# [Records for the task]

== Segment start ==

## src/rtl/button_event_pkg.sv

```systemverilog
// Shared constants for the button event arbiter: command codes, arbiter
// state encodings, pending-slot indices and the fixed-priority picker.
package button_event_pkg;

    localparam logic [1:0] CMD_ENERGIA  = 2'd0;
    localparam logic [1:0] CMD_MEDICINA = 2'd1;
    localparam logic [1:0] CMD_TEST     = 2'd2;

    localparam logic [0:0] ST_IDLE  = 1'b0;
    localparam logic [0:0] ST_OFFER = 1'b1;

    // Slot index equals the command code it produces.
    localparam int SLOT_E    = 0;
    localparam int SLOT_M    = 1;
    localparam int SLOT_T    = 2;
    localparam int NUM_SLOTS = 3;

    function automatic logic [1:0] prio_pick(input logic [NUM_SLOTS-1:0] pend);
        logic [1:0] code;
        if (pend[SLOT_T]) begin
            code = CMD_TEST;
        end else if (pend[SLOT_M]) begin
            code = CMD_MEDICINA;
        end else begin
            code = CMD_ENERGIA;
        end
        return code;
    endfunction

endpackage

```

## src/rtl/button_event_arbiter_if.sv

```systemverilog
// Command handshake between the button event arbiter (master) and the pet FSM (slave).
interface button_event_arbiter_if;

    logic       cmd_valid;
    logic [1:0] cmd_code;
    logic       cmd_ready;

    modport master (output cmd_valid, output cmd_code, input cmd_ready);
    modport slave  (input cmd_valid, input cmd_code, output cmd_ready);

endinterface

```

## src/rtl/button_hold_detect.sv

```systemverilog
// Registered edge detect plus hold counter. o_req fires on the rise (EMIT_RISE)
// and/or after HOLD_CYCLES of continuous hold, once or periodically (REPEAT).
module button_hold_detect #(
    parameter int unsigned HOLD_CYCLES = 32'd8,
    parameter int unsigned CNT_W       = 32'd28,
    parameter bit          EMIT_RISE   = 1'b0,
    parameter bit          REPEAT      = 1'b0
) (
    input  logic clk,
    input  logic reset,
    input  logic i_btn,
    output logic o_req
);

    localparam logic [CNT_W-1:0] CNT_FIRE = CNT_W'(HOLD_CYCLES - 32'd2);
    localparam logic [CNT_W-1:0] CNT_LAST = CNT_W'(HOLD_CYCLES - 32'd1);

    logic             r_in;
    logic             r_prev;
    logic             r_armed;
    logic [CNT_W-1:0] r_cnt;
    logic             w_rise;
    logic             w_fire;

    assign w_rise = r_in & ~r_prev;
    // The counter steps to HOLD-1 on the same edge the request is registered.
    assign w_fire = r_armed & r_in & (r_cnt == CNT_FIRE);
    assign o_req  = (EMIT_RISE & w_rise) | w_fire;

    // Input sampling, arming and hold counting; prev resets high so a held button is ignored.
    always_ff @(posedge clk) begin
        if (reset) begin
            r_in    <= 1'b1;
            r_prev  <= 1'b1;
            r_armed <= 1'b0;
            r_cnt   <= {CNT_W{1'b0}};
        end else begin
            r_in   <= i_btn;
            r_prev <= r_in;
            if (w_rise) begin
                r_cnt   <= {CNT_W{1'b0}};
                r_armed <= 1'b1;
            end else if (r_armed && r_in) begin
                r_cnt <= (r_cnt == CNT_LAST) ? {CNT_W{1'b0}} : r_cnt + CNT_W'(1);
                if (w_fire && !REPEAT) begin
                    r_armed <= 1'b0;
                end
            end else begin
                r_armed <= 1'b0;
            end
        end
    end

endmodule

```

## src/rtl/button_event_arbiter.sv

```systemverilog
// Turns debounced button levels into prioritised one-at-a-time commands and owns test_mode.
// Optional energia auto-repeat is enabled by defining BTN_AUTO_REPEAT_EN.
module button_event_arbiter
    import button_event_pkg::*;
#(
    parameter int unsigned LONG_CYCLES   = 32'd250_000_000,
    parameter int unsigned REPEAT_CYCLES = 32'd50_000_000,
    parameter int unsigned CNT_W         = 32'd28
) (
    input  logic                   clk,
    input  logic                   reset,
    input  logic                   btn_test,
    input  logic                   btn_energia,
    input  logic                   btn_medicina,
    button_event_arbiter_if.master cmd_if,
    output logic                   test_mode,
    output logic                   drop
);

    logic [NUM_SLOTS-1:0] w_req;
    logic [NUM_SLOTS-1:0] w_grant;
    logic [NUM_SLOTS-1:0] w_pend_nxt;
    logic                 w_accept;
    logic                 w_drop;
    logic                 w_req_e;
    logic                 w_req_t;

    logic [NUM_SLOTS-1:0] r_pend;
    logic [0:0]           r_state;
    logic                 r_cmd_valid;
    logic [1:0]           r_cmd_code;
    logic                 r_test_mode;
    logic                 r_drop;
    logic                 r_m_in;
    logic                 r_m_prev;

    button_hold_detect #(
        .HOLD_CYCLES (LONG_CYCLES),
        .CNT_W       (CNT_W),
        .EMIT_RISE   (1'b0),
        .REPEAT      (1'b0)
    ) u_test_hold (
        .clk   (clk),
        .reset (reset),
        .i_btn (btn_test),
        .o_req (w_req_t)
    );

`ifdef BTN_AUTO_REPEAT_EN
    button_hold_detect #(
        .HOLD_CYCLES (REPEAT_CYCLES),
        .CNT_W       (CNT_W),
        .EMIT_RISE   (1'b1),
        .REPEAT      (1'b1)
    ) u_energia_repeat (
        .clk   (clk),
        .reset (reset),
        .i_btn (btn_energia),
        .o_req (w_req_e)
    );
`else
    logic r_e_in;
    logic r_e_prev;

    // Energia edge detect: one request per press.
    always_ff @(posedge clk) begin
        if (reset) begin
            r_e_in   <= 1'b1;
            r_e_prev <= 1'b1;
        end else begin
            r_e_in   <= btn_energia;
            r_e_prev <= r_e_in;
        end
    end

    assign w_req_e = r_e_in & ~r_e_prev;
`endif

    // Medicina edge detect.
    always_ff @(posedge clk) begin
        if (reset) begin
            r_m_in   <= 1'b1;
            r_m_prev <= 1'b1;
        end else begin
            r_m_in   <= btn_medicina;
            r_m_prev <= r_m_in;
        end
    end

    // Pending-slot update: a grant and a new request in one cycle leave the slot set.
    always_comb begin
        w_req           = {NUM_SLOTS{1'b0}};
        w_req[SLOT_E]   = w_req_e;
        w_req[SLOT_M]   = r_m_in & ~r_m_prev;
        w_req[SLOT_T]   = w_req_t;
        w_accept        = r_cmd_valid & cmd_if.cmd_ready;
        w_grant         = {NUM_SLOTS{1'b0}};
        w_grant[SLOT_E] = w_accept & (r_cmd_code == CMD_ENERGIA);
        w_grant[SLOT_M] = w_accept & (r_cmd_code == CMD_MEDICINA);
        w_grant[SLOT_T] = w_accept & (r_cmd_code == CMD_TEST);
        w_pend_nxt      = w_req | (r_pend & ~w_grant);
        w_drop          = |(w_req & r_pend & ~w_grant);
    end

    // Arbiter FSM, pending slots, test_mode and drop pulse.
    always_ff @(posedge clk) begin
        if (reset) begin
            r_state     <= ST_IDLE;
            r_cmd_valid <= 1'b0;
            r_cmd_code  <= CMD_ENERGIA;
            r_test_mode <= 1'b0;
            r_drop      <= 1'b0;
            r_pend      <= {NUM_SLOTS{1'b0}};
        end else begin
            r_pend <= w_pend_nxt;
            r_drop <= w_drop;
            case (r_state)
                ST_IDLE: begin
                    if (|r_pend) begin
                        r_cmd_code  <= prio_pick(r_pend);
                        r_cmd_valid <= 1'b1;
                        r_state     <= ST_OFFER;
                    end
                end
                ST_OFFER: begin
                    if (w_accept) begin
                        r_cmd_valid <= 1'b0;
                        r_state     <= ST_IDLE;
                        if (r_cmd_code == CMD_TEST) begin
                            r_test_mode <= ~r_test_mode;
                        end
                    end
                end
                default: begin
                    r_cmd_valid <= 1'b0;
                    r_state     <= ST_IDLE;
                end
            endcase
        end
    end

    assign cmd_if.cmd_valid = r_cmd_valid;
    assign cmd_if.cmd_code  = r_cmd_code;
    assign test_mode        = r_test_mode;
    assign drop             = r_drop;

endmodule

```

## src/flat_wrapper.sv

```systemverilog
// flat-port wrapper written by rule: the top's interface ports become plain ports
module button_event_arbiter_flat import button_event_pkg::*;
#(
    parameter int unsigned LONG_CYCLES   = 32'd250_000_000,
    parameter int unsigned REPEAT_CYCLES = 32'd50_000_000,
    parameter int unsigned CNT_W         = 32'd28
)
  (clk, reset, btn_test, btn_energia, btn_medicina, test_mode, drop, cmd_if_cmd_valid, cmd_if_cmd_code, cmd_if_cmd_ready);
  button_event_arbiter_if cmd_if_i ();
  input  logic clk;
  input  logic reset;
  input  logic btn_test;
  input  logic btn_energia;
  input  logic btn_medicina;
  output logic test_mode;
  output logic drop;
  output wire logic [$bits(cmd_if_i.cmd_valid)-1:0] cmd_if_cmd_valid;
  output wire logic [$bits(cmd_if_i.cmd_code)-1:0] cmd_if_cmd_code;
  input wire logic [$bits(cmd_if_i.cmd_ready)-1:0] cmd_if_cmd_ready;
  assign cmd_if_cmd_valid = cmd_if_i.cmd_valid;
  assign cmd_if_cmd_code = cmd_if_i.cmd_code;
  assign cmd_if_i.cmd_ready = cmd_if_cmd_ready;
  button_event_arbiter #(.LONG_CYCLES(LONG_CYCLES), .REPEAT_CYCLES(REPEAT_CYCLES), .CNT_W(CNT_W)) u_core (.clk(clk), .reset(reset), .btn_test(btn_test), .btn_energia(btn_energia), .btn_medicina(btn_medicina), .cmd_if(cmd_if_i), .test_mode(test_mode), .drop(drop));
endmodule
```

== Segment end ==
== Segment start ==

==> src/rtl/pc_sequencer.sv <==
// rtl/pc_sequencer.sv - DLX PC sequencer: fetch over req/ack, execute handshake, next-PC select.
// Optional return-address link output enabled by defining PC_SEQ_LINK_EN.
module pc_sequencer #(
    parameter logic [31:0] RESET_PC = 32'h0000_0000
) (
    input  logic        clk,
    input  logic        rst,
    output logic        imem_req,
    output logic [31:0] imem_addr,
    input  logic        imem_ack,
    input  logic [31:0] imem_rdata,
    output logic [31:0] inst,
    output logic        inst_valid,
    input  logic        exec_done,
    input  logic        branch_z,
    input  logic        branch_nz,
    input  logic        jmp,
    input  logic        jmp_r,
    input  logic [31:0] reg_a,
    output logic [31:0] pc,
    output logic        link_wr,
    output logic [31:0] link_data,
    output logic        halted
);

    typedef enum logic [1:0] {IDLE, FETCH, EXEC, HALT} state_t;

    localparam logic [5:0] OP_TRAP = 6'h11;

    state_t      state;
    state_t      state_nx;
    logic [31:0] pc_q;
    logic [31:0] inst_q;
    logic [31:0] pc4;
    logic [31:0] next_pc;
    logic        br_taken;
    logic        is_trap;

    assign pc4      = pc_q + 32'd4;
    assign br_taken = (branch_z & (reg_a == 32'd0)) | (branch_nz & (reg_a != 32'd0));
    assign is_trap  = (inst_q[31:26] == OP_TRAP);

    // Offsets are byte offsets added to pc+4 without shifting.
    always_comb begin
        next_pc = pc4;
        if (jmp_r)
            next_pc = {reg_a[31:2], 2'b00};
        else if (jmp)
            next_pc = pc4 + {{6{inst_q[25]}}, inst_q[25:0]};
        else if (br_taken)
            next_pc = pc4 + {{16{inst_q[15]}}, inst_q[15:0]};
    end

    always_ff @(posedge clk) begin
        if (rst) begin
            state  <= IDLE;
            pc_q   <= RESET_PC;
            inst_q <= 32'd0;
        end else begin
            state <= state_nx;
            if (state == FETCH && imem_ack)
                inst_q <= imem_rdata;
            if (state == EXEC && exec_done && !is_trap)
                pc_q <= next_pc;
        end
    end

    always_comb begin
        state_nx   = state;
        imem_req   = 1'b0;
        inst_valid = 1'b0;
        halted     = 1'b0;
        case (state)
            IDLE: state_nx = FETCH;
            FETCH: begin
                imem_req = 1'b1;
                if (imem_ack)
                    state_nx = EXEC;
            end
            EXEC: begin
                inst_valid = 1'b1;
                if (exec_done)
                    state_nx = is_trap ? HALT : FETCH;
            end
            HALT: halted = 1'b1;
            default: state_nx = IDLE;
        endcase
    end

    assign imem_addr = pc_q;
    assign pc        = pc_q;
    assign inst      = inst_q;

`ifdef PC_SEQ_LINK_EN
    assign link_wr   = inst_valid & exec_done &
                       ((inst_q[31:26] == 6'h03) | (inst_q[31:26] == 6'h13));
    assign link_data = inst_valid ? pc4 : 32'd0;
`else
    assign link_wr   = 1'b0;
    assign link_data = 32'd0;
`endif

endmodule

== Segment end ==
== Segment start ==

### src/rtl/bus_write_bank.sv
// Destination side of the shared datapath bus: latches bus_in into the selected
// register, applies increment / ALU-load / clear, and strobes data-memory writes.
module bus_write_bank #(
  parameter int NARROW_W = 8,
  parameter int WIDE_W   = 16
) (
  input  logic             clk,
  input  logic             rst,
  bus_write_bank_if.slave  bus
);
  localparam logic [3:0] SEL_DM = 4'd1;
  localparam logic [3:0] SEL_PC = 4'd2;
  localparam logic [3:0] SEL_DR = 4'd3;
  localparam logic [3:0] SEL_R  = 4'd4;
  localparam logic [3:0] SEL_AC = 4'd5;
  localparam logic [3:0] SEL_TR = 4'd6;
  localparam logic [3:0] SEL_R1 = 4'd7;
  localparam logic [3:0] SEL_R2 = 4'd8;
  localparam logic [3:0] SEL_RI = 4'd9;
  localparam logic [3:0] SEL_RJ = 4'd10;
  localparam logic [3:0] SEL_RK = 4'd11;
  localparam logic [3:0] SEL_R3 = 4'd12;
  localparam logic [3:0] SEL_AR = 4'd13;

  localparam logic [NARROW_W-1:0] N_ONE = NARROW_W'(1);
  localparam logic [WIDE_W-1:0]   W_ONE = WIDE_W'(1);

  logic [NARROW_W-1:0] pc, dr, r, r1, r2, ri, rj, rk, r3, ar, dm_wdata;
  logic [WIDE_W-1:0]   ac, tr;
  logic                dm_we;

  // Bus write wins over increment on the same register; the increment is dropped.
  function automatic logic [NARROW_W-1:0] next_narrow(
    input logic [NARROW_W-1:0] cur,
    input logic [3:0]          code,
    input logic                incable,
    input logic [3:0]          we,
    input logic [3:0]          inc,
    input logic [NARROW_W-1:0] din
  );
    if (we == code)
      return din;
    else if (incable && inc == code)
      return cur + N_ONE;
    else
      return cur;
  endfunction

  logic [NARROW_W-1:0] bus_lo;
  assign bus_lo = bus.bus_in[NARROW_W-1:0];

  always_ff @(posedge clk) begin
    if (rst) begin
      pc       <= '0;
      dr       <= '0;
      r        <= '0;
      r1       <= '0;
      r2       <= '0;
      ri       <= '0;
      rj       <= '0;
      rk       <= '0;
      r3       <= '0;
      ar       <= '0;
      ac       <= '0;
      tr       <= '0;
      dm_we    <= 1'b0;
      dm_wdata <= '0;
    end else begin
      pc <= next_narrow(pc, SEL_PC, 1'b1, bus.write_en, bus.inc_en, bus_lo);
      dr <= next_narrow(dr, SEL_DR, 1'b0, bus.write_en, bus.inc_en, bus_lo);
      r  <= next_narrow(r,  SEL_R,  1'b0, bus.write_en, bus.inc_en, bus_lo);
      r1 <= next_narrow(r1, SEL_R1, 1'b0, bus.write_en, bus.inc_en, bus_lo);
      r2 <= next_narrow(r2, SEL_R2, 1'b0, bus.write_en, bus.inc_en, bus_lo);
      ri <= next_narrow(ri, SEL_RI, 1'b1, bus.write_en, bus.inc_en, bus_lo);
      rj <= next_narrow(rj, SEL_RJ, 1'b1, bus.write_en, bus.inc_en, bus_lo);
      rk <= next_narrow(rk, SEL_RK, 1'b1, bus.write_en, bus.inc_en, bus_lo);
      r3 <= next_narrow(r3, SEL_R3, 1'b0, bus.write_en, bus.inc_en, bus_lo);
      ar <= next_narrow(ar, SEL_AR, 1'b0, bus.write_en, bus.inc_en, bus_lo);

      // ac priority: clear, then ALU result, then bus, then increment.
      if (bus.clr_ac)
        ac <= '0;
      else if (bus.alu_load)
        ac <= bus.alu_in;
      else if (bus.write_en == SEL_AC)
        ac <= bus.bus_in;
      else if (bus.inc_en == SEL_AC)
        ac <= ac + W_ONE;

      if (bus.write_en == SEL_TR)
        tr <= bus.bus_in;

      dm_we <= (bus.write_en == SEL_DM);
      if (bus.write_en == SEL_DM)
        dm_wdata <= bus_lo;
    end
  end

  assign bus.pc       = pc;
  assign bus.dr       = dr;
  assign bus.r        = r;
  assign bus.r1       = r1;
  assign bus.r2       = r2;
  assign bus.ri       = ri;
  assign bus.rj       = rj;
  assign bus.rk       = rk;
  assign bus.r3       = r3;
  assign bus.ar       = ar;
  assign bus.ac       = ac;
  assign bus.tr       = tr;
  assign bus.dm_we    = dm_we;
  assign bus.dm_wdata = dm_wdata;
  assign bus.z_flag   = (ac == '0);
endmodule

== Segment end ==

Would you show all lines of the material above that contain the word "automatic"?

# [Solution to this exercise]
    function automatic logic [1:0] prio_pick(input logic [NUM_SLOTS-1:0] pend);
  function automatic logic [NARROW_W-1:0] next_narrow(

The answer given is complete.